## Your goal
Please find every line in the entries below that contains the string "DIGITS", and copy it.

*** Supplied records ***

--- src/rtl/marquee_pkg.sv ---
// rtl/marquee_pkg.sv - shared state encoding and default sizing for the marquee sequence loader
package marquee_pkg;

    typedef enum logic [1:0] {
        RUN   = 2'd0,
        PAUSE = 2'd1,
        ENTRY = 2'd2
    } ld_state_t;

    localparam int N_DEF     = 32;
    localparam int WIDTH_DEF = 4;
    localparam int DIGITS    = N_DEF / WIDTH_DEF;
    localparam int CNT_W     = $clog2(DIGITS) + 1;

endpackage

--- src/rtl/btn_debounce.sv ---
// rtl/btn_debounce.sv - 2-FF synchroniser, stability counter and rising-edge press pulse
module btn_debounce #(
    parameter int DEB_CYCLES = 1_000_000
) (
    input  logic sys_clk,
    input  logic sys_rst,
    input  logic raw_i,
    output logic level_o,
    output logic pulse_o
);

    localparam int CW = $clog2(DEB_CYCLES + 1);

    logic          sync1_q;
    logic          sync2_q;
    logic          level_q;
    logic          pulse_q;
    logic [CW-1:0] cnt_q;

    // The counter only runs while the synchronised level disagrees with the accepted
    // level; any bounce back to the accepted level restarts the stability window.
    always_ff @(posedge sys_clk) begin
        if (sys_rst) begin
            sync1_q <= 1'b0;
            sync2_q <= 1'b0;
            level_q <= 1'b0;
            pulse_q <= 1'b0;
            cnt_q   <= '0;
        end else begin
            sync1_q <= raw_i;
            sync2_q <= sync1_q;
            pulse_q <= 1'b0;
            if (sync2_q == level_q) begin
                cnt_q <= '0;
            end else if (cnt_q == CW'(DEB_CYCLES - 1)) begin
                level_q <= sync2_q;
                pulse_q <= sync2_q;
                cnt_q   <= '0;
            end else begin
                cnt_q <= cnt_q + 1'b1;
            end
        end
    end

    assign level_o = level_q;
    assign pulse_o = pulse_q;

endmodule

*** End of Supplied records ***
*** Supplied records ***

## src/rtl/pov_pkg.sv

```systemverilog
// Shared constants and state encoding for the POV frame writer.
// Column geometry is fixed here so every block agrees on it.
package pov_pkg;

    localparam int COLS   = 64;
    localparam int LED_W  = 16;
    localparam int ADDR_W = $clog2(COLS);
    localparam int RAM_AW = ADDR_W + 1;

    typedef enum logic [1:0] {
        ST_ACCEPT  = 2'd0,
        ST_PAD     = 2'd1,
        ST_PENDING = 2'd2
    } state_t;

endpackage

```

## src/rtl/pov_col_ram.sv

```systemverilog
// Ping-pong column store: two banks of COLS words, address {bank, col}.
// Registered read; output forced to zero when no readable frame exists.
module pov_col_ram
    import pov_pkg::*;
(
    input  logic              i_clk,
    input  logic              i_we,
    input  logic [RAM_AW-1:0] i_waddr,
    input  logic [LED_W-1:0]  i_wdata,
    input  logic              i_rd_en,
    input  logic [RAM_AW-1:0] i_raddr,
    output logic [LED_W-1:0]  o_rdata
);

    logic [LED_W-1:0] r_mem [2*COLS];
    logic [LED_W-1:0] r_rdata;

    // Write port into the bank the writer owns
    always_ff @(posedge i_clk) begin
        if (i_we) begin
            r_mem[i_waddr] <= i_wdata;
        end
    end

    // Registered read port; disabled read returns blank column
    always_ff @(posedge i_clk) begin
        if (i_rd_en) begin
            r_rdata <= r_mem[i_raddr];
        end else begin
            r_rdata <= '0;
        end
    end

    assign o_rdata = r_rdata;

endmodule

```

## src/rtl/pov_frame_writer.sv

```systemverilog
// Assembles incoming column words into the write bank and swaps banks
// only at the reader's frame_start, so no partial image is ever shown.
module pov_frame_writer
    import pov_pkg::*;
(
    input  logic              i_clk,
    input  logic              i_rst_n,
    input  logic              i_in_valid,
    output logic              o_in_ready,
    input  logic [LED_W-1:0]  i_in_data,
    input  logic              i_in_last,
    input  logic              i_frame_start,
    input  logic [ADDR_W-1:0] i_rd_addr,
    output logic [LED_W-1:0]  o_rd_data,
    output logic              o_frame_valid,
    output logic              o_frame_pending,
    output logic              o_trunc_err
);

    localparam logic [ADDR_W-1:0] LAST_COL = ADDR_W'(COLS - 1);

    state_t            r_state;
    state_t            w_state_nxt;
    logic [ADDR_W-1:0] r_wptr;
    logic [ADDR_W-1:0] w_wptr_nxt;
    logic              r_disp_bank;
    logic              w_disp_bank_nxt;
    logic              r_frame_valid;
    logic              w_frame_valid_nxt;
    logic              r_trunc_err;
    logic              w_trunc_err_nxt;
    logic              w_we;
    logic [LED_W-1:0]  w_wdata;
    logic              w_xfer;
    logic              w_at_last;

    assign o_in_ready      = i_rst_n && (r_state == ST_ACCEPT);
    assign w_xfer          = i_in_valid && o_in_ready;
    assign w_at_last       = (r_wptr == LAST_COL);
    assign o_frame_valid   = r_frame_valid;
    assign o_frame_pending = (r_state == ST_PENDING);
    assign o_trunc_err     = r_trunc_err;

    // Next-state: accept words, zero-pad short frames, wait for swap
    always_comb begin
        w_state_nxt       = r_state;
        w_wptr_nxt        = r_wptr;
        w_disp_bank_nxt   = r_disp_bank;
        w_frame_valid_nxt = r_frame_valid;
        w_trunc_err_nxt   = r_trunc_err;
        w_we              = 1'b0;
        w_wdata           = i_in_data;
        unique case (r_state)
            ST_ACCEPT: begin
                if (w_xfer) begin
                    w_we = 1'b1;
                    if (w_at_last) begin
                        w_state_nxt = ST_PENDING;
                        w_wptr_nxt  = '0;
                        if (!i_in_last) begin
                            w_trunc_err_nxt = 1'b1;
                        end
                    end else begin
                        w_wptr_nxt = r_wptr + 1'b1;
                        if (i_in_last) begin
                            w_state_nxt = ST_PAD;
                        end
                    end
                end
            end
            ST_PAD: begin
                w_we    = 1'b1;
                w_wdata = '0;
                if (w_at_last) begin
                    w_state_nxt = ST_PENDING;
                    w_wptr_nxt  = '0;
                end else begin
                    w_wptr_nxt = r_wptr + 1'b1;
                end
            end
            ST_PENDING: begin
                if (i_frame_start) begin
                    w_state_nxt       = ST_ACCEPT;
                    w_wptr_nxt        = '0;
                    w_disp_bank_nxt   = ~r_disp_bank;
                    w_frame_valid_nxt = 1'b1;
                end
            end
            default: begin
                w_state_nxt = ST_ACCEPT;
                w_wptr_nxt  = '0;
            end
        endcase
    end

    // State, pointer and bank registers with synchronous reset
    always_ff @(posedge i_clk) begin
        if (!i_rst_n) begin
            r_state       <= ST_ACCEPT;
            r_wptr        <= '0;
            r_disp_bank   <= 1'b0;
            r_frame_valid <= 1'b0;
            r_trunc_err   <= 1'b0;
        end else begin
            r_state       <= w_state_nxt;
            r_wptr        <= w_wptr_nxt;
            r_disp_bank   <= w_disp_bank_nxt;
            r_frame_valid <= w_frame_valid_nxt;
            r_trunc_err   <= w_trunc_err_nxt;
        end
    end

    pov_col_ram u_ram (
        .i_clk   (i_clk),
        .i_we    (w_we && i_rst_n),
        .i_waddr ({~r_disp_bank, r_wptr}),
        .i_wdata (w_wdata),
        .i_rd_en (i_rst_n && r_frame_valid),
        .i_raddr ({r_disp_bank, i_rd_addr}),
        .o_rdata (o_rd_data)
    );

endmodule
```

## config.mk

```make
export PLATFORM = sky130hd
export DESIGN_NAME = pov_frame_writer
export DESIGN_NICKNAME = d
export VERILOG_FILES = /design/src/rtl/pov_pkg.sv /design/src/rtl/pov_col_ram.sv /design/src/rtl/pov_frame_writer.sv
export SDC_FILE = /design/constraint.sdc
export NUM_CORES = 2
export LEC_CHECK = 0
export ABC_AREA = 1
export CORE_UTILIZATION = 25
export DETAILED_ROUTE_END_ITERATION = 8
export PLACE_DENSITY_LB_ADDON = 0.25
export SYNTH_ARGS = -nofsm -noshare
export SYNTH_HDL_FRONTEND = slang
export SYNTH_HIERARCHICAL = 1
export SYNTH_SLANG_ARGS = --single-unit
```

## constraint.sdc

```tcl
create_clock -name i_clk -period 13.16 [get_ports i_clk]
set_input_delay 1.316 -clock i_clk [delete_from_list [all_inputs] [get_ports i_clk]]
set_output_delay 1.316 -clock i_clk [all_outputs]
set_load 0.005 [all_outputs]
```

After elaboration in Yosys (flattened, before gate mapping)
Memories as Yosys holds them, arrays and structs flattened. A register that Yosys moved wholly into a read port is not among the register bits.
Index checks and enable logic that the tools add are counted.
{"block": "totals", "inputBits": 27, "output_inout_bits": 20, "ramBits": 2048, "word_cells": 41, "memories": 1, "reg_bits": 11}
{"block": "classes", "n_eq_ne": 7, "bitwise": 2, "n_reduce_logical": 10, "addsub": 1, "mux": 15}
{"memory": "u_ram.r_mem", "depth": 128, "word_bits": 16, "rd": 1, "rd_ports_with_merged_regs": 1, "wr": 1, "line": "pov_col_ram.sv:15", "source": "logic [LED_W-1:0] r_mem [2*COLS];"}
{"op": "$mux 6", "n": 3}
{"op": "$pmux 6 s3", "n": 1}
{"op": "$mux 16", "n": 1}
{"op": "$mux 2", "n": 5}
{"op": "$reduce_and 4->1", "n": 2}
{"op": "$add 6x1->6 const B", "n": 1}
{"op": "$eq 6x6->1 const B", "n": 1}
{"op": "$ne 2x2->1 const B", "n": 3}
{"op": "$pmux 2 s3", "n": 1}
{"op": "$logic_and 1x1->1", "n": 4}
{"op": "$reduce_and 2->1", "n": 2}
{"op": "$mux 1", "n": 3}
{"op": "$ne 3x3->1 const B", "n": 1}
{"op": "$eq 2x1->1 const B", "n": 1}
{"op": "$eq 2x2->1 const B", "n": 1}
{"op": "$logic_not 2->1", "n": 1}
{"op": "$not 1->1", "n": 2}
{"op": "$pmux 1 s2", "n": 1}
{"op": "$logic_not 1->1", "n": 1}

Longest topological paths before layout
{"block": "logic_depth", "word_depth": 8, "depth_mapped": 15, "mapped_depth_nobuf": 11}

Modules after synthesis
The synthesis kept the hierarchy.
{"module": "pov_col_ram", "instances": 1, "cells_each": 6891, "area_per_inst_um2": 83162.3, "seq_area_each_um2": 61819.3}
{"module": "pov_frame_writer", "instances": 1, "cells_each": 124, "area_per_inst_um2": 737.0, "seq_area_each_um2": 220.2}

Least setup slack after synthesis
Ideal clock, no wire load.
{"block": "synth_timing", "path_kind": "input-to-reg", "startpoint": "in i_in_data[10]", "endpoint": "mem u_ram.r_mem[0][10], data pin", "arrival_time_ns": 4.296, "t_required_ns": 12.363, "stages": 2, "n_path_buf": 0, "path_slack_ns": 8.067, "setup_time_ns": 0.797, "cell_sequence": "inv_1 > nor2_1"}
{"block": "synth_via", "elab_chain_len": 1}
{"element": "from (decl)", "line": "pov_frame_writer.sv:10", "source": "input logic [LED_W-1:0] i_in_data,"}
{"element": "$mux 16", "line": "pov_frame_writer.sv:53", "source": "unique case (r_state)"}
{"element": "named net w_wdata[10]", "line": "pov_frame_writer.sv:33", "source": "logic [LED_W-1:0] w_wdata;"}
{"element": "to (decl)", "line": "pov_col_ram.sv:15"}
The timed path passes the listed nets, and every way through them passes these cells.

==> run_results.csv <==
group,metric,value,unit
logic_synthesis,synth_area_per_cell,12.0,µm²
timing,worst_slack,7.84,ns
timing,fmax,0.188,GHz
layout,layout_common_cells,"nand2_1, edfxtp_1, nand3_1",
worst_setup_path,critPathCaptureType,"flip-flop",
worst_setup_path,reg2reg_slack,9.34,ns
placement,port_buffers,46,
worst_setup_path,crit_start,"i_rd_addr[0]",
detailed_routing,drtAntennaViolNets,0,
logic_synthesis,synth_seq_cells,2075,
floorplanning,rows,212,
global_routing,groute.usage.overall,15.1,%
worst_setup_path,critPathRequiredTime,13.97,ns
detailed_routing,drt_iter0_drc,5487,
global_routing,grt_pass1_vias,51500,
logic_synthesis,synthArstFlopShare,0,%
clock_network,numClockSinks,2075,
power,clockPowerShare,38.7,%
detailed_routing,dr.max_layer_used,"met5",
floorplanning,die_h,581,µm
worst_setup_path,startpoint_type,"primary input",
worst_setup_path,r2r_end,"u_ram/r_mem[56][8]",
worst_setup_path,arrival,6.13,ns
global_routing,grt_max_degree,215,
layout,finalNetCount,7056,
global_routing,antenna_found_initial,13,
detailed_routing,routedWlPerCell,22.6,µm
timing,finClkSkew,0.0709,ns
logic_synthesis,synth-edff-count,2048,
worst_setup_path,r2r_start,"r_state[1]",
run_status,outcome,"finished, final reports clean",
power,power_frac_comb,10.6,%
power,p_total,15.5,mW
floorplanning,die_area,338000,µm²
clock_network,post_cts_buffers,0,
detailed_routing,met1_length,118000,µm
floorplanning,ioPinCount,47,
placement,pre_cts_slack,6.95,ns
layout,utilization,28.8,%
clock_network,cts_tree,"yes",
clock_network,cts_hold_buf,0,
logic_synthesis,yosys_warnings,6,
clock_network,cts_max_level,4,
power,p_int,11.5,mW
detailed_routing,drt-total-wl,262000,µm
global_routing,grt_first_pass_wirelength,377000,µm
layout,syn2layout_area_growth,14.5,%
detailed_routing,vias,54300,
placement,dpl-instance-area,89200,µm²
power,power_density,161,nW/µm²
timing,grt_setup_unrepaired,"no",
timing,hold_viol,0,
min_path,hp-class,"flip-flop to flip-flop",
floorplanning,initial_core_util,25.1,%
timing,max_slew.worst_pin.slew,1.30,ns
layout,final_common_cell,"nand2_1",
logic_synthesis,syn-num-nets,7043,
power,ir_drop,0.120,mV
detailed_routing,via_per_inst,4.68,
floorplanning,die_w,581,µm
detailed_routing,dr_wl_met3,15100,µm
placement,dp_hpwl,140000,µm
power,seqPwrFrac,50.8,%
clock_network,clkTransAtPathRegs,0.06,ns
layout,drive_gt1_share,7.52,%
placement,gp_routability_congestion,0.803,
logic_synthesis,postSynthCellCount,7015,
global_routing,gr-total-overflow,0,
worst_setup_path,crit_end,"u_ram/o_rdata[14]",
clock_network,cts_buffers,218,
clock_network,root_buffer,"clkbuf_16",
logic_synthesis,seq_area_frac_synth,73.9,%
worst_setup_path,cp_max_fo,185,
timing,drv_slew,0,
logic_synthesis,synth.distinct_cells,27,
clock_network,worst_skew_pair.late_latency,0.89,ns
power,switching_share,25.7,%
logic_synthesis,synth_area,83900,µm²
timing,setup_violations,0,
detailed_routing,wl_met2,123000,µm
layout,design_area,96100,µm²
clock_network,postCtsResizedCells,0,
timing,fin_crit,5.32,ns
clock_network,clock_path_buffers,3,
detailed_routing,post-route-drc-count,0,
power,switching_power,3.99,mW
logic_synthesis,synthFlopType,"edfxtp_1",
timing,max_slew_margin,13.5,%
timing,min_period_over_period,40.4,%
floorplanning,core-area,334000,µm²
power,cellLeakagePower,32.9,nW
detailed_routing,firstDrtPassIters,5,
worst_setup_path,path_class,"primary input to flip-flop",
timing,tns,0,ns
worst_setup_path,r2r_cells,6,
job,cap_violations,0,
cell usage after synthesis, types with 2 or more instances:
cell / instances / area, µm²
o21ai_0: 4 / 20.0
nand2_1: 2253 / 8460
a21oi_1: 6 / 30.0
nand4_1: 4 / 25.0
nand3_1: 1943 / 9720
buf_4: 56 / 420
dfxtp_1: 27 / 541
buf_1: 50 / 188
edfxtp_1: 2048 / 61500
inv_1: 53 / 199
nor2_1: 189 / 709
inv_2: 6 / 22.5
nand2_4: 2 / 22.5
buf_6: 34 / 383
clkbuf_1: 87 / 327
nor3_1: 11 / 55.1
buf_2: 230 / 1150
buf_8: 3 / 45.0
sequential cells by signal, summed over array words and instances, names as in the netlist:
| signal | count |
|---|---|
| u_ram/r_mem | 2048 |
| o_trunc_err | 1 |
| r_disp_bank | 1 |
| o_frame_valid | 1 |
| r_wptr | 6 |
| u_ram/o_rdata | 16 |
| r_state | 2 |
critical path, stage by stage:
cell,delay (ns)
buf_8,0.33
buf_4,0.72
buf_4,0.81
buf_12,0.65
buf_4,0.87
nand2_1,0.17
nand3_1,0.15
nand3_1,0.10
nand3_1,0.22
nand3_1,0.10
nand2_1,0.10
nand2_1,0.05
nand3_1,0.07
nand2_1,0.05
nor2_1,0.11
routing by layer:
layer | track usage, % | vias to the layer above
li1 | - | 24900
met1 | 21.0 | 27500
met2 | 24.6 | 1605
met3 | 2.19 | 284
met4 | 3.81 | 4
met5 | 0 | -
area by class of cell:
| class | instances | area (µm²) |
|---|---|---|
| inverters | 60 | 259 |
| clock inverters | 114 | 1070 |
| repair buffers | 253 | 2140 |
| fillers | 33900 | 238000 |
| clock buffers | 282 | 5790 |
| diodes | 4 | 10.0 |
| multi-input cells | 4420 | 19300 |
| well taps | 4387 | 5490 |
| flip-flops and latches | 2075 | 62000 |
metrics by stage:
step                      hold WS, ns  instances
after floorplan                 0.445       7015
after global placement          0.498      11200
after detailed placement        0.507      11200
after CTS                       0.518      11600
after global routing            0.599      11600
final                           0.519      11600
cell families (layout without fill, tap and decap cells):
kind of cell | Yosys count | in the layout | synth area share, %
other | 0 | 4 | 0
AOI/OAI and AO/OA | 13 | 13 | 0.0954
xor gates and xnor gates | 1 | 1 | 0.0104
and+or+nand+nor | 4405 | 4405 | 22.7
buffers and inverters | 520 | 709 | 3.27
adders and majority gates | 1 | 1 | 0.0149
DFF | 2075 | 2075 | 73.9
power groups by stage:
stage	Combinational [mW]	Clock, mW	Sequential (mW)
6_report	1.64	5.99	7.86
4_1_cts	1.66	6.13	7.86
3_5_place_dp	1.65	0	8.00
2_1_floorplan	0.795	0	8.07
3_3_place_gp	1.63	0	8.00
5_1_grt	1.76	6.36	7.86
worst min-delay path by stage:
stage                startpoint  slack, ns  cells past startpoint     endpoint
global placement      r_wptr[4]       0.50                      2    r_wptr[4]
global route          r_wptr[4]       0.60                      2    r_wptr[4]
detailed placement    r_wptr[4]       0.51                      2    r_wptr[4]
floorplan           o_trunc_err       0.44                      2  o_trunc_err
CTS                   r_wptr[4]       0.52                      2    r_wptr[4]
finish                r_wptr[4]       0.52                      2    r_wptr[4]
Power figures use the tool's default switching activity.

*** End of Supplied records ***
*** Supplied records ***

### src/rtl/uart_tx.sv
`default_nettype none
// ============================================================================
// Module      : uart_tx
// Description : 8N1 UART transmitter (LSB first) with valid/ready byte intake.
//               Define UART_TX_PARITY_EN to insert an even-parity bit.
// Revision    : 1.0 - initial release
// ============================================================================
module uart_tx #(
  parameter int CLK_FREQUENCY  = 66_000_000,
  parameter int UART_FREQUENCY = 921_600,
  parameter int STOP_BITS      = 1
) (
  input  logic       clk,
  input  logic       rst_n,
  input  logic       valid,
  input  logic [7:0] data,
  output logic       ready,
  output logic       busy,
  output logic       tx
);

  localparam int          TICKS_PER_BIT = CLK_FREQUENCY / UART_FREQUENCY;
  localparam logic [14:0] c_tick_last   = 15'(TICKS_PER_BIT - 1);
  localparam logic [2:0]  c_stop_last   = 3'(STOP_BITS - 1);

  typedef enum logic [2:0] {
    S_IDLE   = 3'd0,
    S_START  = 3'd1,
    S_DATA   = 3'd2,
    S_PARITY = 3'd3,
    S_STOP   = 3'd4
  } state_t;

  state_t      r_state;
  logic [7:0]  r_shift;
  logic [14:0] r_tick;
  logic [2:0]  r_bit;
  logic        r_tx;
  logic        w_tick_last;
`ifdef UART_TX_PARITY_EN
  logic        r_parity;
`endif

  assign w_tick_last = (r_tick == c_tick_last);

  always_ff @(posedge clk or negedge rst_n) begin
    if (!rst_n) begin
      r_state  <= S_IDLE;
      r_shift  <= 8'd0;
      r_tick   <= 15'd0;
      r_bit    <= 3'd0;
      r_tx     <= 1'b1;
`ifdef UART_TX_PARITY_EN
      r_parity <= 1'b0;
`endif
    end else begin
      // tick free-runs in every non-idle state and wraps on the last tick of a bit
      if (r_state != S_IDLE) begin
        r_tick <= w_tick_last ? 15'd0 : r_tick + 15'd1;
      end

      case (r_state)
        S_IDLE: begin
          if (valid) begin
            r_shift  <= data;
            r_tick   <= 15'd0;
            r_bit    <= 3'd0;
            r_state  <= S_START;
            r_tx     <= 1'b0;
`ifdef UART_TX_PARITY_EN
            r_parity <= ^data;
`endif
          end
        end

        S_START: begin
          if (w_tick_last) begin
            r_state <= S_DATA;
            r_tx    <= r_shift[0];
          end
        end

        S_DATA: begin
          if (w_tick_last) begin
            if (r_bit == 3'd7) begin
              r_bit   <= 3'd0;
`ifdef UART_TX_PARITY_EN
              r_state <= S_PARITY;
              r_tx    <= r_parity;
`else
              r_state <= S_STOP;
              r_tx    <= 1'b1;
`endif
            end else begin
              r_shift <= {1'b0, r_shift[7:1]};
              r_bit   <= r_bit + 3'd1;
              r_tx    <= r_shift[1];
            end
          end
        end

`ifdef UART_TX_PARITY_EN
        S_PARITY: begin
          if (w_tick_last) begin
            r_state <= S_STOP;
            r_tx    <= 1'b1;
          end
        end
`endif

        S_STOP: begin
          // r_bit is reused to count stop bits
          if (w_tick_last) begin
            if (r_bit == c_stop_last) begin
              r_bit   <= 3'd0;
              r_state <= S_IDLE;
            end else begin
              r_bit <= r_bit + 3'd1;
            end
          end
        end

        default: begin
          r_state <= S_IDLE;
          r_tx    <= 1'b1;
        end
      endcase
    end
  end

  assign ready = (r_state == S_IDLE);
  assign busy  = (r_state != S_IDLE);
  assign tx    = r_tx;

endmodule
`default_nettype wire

*** End of Supplied records ***

## Response below
    localparam int DIGITS    = N_DEF / WIDTH_DEF;
    localparam int CNT_W     = $clog2(DIGITS) + 1;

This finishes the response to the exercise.